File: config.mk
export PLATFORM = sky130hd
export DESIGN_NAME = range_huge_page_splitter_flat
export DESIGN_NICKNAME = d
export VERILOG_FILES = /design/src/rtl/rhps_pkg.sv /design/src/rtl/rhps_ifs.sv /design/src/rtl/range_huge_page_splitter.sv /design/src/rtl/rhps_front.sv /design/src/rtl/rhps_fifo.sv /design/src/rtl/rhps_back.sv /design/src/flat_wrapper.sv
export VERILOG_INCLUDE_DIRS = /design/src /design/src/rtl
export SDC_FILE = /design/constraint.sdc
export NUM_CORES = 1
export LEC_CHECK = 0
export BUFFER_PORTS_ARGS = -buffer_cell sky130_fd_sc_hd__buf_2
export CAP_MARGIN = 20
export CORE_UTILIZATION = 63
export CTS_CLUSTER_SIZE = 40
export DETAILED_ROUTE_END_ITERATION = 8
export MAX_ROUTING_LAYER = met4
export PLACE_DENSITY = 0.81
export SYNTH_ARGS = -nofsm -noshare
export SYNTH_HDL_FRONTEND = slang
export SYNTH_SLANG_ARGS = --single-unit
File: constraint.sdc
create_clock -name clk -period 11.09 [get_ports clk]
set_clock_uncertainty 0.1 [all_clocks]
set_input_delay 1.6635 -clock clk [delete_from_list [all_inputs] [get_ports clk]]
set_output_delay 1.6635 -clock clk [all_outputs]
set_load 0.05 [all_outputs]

--

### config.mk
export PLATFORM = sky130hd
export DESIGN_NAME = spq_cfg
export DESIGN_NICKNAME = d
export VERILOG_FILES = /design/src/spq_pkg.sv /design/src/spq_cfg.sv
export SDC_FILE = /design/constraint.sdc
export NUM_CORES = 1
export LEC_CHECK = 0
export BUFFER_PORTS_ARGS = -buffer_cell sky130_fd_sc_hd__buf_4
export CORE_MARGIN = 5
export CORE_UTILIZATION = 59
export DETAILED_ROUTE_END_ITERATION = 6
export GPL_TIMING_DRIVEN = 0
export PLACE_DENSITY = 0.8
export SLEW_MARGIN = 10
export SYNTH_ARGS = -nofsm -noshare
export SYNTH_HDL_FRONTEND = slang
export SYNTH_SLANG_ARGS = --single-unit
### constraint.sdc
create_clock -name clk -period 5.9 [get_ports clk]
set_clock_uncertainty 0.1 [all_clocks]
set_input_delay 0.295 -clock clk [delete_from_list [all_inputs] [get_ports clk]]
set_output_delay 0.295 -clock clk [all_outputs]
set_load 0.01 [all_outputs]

Work request — Taking the records above, retype every line from the one with "export CORE_UTILIZATION = 63" down to the one with "set_load 0.05 [all_outputs]", exactly and with nothing else.

Task output —
export CORE_UTILIZATION = 63
export CTS_CLUSTER_SIZE = 40
export DETAILED_ROUTE_END_ITERATION = 8
export MAX_ROUTING_LAYER = met4
export PLACE_DENSITY = 0.81
export SYNTH_ARGS = -nofsm -noshare
export SYNTH_HDL_FRONTEND = slang
export SYNTH_SLANG_ARGS = --single-unit
File: constraint.sdc
create_clock -name clk -period 11.09 [get_ports clk]
set_clock_uncertainty 0.1 [all_clocks]
set_input_delay 1.6635 -clock clk [delete_from_list [all_inputs] [get_ports clk]]
set_output_delay 1.6635 -clock clk [all_outputs]
set_load 0.05 [all_outputs]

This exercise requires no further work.